WHAT YOU WILL DO: Quote exactly and only this range of lines in the data below: the line that holds "clkbuf | 3 |" to the line that holds "-export ABC_AREA = 1", both included.

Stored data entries
*-*-*
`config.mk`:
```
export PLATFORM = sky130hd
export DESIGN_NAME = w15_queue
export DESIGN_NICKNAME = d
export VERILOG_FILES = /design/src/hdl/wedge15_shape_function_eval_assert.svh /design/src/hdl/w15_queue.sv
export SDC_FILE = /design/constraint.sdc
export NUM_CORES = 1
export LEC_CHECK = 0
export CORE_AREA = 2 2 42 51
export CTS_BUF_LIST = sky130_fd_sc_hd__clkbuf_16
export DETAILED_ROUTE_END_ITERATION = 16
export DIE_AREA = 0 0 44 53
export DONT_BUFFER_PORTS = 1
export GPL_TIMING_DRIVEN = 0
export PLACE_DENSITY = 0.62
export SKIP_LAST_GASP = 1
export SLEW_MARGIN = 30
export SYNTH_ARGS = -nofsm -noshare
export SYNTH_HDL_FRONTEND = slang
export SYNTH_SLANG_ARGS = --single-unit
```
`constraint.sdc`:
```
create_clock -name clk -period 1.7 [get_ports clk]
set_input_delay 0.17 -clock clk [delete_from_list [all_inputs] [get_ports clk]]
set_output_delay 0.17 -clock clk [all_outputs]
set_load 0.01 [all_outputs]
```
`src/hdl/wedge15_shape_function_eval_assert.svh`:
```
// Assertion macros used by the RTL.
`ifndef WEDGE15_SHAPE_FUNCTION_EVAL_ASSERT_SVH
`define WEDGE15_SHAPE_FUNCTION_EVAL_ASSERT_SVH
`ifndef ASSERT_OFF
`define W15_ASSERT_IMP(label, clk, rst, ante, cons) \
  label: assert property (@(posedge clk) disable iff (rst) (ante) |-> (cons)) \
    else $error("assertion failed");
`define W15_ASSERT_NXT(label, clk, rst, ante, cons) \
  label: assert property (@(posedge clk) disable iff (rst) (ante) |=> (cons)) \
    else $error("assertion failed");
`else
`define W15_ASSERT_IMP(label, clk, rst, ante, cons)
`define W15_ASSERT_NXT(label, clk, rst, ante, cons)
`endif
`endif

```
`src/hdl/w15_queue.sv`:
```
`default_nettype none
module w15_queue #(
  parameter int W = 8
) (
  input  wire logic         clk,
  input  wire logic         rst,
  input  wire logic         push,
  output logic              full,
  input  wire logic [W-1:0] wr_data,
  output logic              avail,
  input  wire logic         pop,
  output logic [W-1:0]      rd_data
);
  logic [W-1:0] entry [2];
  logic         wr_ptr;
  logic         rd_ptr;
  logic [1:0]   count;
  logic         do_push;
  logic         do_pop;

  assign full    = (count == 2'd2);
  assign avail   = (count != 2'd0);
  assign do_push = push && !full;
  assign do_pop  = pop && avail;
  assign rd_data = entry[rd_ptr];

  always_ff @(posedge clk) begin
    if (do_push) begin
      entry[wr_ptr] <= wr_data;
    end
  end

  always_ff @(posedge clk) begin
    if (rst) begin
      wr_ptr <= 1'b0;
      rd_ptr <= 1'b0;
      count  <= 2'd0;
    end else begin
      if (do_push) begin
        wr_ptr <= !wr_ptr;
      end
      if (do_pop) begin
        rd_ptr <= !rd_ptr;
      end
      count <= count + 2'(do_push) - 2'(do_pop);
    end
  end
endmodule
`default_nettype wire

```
*-*-*
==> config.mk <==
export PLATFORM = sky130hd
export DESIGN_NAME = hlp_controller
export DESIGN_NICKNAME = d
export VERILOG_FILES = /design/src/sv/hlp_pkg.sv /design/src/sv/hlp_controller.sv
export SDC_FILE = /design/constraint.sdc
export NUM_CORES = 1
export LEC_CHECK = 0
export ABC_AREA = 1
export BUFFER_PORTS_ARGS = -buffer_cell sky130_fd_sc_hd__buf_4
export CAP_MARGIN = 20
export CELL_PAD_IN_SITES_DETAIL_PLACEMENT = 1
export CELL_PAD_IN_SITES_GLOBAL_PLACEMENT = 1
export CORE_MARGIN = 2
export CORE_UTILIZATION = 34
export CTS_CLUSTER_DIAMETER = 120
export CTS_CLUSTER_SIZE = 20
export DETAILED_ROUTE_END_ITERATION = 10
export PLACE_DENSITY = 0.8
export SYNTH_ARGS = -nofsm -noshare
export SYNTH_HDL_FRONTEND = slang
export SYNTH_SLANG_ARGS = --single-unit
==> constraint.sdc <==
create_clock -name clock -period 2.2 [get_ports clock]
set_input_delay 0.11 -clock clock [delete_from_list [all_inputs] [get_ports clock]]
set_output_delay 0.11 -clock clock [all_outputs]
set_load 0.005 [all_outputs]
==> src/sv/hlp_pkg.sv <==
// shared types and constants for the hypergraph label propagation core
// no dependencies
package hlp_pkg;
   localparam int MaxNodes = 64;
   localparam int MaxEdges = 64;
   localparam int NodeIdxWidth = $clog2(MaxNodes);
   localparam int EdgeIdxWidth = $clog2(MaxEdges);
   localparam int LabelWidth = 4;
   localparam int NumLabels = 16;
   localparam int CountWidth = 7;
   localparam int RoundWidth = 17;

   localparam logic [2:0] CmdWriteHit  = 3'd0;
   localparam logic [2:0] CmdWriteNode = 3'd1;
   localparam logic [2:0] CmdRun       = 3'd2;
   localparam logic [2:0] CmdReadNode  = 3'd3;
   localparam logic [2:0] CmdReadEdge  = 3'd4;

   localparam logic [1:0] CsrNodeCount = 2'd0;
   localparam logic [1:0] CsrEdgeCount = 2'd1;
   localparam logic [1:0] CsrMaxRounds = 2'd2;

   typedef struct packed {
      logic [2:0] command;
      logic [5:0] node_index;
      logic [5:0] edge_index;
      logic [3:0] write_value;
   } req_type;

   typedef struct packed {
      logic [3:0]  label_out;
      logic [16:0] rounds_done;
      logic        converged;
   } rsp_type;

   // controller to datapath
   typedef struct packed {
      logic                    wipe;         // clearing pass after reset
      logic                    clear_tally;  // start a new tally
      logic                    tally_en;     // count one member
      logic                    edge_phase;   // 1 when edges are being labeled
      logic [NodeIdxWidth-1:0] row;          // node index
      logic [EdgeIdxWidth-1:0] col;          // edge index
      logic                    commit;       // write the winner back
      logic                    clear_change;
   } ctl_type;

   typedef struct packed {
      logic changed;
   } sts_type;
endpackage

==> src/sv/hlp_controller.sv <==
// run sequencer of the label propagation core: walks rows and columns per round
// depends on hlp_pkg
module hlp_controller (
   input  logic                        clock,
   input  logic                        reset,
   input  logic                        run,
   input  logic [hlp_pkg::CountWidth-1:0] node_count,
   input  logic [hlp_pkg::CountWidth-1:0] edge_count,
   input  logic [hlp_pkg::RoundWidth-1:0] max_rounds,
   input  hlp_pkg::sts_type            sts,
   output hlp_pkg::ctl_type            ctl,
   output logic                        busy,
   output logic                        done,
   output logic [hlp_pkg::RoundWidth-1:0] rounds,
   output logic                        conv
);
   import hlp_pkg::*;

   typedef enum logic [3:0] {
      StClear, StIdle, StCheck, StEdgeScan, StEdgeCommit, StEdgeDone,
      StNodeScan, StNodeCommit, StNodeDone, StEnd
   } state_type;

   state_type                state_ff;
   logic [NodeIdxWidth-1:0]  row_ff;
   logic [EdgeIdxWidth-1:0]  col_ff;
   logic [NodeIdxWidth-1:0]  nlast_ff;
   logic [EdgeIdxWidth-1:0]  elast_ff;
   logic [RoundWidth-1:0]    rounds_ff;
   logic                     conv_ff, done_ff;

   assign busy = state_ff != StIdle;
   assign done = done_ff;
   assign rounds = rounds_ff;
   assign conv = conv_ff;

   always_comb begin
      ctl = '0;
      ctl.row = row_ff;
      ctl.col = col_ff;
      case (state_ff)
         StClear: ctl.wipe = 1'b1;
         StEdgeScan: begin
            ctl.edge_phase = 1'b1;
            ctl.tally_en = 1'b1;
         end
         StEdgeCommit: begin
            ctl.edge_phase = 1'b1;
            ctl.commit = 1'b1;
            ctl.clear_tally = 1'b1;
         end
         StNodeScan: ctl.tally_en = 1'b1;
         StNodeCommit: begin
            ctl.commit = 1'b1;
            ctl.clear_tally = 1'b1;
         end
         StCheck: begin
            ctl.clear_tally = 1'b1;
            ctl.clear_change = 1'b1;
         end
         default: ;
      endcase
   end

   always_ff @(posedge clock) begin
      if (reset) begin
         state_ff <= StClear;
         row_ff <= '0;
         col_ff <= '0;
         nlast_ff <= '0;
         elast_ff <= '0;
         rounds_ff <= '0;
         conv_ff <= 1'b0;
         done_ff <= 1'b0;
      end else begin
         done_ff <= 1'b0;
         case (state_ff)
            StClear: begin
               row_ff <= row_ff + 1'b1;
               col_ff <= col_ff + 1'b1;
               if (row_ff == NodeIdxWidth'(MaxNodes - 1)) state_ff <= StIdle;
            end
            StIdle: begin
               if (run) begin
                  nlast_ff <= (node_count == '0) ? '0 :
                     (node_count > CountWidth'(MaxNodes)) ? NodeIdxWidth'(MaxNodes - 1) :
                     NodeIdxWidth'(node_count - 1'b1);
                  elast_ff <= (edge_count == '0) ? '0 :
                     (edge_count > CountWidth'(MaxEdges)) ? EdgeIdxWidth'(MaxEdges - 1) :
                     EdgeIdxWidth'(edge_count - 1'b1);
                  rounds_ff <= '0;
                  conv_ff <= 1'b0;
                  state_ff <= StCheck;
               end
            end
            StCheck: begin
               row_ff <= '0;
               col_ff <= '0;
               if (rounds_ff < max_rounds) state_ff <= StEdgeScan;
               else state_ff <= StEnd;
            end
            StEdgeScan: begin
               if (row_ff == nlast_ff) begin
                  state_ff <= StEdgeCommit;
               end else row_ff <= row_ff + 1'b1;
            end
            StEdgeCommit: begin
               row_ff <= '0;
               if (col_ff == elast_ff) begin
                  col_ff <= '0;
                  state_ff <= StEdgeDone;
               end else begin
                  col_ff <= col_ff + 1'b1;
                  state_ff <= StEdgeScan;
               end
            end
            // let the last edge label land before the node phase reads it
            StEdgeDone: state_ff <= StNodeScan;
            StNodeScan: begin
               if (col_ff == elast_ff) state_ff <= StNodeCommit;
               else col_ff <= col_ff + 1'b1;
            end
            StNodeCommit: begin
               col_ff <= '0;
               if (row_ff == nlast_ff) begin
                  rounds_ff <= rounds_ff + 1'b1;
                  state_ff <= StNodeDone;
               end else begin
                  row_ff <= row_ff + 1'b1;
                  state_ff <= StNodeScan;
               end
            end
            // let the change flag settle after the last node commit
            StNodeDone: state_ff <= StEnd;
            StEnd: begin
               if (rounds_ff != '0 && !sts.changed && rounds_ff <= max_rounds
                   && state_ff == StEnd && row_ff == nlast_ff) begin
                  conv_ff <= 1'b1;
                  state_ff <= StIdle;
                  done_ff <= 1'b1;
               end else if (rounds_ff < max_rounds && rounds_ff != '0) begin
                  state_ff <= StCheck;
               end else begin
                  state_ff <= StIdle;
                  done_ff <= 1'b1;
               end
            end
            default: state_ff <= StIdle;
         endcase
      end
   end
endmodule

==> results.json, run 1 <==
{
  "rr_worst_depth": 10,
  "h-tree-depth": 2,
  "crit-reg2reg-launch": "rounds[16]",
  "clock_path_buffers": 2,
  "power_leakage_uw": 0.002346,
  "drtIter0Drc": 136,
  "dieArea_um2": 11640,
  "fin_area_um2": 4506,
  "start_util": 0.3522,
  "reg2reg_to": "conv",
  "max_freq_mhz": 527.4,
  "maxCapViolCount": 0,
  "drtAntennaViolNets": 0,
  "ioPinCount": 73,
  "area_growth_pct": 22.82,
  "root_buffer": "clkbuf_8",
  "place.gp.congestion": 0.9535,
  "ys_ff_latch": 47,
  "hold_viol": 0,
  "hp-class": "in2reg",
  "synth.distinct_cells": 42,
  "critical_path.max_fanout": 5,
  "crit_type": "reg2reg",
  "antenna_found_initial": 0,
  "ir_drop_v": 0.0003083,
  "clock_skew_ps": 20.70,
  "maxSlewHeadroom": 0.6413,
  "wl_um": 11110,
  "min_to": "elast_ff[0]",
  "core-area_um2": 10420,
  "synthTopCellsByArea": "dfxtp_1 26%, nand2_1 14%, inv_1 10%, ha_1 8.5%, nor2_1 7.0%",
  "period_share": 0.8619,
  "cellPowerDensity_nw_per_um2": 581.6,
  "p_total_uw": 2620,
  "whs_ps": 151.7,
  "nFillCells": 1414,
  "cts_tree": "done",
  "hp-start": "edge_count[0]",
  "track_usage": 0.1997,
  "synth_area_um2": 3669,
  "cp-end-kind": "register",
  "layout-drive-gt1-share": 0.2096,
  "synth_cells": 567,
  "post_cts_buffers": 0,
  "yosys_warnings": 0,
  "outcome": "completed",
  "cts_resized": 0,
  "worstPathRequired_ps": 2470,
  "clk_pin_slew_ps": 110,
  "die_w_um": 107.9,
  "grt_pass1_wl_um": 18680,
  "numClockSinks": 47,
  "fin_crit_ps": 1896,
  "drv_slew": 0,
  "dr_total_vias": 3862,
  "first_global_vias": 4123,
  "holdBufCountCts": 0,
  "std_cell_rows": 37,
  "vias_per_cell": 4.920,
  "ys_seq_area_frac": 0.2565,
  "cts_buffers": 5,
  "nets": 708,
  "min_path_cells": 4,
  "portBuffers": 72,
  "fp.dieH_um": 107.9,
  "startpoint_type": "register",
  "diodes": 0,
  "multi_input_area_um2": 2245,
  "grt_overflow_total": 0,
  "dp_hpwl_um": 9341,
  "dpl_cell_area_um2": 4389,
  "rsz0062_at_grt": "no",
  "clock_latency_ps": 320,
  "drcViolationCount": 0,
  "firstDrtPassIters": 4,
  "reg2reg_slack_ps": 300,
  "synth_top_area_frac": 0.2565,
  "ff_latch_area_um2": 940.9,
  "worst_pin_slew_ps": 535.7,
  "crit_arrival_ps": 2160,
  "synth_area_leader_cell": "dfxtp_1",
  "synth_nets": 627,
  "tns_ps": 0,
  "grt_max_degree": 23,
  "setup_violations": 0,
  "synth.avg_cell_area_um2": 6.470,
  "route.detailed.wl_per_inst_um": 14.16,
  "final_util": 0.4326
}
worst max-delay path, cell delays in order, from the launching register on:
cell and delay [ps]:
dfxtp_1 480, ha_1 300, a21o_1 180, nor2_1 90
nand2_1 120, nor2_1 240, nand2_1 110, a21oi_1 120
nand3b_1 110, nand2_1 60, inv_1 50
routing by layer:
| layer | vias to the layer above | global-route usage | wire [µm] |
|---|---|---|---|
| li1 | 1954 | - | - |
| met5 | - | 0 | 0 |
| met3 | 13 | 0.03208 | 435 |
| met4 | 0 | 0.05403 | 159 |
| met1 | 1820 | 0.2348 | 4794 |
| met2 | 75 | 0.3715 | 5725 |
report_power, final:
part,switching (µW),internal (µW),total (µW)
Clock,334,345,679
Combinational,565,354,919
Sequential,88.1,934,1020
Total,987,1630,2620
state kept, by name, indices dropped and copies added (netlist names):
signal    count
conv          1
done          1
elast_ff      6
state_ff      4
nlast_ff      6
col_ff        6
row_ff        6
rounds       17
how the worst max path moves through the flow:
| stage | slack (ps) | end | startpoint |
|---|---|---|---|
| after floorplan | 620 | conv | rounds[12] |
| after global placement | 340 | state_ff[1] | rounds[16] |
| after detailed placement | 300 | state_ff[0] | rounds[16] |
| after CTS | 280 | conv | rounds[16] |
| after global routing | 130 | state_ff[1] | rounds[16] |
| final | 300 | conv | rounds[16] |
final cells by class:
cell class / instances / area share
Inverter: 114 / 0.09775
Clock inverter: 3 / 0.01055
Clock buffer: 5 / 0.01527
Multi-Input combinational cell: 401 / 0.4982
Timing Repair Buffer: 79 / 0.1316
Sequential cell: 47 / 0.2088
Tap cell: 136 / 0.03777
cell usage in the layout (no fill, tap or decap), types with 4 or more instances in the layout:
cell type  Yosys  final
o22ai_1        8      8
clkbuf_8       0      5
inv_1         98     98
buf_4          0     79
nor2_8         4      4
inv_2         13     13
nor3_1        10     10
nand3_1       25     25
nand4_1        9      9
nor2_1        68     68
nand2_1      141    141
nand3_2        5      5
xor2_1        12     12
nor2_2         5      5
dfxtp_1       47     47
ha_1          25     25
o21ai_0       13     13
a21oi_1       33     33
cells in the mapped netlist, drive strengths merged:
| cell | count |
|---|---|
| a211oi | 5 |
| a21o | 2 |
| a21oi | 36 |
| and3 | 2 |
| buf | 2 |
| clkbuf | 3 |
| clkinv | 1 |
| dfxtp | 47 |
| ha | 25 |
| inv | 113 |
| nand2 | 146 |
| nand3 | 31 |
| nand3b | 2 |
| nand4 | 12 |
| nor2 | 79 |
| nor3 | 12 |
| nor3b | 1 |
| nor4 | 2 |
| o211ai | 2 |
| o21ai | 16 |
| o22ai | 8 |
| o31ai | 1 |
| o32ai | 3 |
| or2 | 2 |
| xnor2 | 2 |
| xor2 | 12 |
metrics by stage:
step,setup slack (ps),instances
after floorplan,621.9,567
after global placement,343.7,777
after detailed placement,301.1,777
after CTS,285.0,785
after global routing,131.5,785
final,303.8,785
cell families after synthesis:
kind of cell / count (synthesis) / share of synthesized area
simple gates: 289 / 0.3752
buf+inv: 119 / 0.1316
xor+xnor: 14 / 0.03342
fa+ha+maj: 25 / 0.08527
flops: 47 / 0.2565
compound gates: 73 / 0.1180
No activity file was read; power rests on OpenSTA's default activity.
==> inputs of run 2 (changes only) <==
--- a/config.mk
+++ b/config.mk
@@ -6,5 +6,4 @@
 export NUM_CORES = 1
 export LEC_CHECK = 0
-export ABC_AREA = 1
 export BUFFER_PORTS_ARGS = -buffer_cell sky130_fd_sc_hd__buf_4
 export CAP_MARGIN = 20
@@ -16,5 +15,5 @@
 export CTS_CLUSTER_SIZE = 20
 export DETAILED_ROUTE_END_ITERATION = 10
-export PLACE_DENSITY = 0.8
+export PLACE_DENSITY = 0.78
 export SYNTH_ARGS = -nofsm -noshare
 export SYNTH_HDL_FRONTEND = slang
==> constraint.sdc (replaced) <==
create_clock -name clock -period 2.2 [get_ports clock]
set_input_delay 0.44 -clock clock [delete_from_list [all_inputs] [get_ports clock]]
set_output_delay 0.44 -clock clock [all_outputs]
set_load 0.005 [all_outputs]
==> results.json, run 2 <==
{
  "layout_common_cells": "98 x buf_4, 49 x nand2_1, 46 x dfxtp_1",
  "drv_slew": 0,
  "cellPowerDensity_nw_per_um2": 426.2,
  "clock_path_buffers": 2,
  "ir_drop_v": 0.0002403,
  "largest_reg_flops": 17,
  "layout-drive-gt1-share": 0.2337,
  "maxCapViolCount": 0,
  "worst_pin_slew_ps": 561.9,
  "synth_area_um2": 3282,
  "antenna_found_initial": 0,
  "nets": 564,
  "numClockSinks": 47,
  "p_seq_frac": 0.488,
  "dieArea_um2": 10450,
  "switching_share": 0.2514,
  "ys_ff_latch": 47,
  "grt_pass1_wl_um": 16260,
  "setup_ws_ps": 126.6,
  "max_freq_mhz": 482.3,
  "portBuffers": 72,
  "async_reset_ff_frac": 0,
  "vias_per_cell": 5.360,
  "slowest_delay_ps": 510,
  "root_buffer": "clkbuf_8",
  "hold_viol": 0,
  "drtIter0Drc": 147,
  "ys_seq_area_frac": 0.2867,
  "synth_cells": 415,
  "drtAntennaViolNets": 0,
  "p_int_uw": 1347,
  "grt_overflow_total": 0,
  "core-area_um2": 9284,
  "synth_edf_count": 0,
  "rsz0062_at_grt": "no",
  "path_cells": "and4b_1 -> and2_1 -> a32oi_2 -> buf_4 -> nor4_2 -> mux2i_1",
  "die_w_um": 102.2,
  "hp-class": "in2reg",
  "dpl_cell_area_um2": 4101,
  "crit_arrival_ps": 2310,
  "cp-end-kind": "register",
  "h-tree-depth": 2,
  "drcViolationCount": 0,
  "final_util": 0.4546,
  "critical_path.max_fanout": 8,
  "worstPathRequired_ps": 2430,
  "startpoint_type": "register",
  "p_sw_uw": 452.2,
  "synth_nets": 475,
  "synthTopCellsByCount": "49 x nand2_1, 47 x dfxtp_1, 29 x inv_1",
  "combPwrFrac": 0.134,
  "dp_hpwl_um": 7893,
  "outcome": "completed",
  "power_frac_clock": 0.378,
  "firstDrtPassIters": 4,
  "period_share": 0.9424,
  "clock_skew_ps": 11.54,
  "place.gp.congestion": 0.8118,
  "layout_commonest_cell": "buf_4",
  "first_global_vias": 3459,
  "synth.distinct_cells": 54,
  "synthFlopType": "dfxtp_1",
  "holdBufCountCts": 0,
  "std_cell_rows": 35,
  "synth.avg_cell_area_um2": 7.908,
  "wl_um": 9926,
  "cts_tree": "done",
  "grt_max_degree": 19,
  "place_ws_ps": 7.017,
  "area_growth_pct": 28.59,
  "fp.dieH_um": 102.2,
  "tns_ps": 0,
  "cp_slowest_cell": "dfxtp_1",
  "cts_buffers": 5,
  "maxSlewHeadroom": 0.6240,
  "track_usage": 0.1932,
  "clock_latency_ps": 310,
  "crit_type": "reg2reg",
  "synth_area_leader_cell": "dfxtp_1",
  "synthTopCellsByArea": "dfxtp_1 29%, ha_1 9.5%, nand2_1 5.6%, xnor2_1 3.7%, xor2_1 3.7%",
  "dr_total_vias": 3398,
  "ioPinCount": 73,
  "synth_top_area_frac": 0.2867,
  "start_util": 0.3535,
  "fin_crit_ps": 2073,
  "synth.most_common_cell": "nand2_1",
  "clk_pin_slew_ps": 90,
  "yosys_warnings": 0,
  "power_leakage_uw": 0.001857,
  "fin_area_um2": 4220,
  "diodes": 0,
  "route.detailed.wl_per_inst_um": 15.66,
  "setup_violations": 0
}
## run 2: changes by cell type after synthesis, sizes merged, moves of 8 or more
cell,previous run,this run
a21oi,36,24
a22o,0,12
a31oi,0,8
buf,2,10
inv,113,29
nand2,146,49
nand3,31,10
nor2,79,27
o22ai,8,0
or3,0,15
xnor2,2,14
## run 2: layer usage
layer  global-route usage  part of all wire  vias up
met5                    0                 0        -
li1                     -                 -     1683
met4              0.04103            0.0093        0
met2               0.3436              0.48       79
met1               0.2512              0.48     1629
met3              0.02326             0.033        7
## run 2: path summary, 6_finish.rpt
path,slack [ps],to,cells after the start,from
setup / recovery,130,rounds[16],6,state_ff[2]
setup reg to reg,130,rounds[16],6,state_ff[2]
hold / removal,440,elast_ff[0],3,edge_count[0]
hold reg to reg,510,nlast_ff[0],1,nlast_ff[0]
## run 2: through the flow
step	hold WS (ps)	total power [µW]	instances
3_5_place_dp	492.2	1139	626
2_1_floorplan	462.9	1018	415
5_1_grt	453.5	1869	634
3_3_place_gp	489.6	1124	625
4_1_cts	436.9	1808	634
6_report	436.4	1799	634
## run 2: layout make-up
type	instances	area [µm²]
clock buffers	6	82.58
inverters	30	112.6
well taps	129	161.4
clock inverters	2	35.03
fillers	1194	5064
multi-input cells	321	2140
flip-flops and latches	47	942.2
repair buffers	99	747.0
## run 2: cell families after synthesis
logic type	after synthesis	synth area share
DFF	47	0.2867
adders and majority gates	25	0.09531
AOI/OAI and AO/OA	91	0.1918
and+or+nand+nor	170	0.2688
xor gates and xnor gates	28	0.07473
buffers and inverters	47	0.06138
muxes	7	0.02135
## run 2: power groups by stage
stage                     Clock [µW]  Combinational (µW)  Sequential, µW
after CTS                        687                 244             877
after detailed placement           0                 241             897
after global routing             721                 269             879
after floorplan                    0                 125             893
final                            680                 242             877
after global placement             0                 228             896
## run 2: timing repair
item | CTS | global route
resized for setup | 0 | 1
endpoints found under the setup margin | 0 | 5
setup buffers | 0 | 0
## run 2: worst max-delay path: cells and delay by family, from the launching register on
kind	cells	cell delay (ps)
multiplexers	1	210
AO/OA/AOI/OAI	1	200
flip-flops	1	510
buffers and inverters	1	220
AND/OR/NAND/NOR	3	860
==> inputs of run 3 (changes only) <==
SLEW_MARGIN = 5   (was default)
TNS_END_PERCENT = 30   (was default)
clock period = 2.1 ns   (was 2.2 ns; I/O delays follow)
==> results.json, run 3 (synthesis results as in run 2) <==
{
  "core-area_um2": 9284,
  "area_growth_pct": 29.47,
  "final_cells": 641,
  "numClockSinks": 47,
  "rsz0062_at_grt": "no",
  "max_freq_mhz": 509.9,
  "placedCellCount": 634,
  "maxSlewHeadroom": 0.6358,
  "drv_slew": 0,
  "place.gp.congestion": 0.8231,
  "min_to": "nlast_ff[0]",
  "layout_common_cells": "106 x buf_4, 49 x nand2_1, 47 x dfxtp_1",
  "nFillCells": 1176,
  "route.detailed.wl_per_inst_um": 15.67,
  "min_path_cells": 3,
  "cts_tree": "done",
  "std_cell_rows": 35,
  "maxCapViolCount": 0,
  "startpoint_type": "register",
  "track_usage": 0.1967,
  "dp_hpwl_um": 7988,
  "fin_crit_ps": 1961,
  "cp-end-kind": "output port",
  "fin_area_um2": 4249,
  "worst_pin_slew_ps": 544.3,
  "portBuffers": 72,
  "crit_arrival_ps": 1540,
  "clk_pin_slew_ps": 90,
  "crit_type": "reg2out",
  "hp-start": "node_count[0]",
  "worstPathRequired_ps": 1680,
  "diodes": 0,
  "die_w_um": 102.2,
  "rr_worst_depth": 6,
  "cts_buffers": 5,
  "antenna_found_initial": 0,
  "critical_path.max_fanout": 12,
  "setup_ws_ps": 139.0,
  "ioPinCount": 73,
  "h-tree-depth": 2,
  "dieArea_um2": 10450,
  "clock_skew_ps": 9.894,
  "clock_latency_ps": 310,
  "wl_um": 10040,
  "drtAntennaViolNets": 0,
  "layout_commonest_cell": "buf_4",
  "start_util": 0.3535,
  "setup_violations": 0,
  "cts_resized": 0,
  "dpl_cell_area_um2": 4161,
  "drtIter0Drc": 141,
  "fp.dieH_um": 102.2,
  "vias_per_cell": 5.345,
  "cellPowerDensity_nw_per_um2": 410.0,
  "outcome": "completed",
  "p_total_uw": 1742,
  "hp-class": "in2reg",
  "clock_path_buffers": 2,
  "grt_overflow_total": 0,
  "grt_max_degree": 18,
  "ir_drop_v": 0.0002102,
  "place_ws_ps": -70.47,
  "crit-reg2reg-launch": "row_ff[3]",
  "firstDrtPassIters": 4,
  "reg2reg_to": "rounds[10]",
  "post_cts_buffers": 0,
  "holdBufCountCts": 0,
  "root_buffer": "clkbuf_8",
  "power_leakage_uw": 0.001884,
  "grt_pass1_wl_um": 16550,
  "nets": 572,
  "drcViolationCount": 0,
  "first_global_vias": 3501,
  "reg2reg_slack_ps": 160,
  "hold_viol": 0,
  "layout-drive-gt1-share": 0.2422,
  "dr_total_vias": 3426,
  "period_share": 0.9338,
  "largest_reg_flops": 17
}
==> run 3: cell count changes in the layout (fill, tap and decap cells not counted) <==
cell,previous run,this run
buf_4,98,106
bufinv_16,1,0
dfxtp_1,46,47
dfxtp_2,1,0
*-*-*
RESPONSE:
| clkbuf | 3 |
| clkinv | 1 |
| dfxtp | 47 |
| ha | 25 |
| inv | 113 |
| nand2 | 146 |
| nand3 | 31 |
| nand3b | 2 |
| nand4 | 12 |
| nor2 | 79 |
| nor3 | 12 |
| nor3b | 1 |
| nor4 | 2 |
| o211ai | 2 |
| o21ai | 16 |
| o22ai | 8 |
| o31ai | 1 |
| o32ai | 3 |
| or2 | 2 |
| xnor2 | 2 |
| xor2 | 12 |
metrics by stage:
step,setup slack (ps),instances
after floorplan,621.9,567
after global placement,343.7,777
after detailed placement,301.1,777
after CTS,285.0,785
after global routing,131.5,785
final,303.8,785
cell families after synthesis:
kind of cell / count (synthesis) / share of synthesized area
simple gates: 289 / 0.3752
buf+inv: 119 / 0.1316
xor+xnor: 14 / 0.03342
fa+ha+maj: 25 / 0.08527
flops: 47 / 0.2565
compound gates: 73 / 0.1180
No activity file was read; power rests on OpenSTA's default activity.
==> inputs of run 2 (changes only) <==
--- a/config.mk
+++ b/config.mk
@@ -6,5 +6,4 @@
 export NUM_CORES = 1
 export LEC_CHECK = 0
-export ABC_AREA = 1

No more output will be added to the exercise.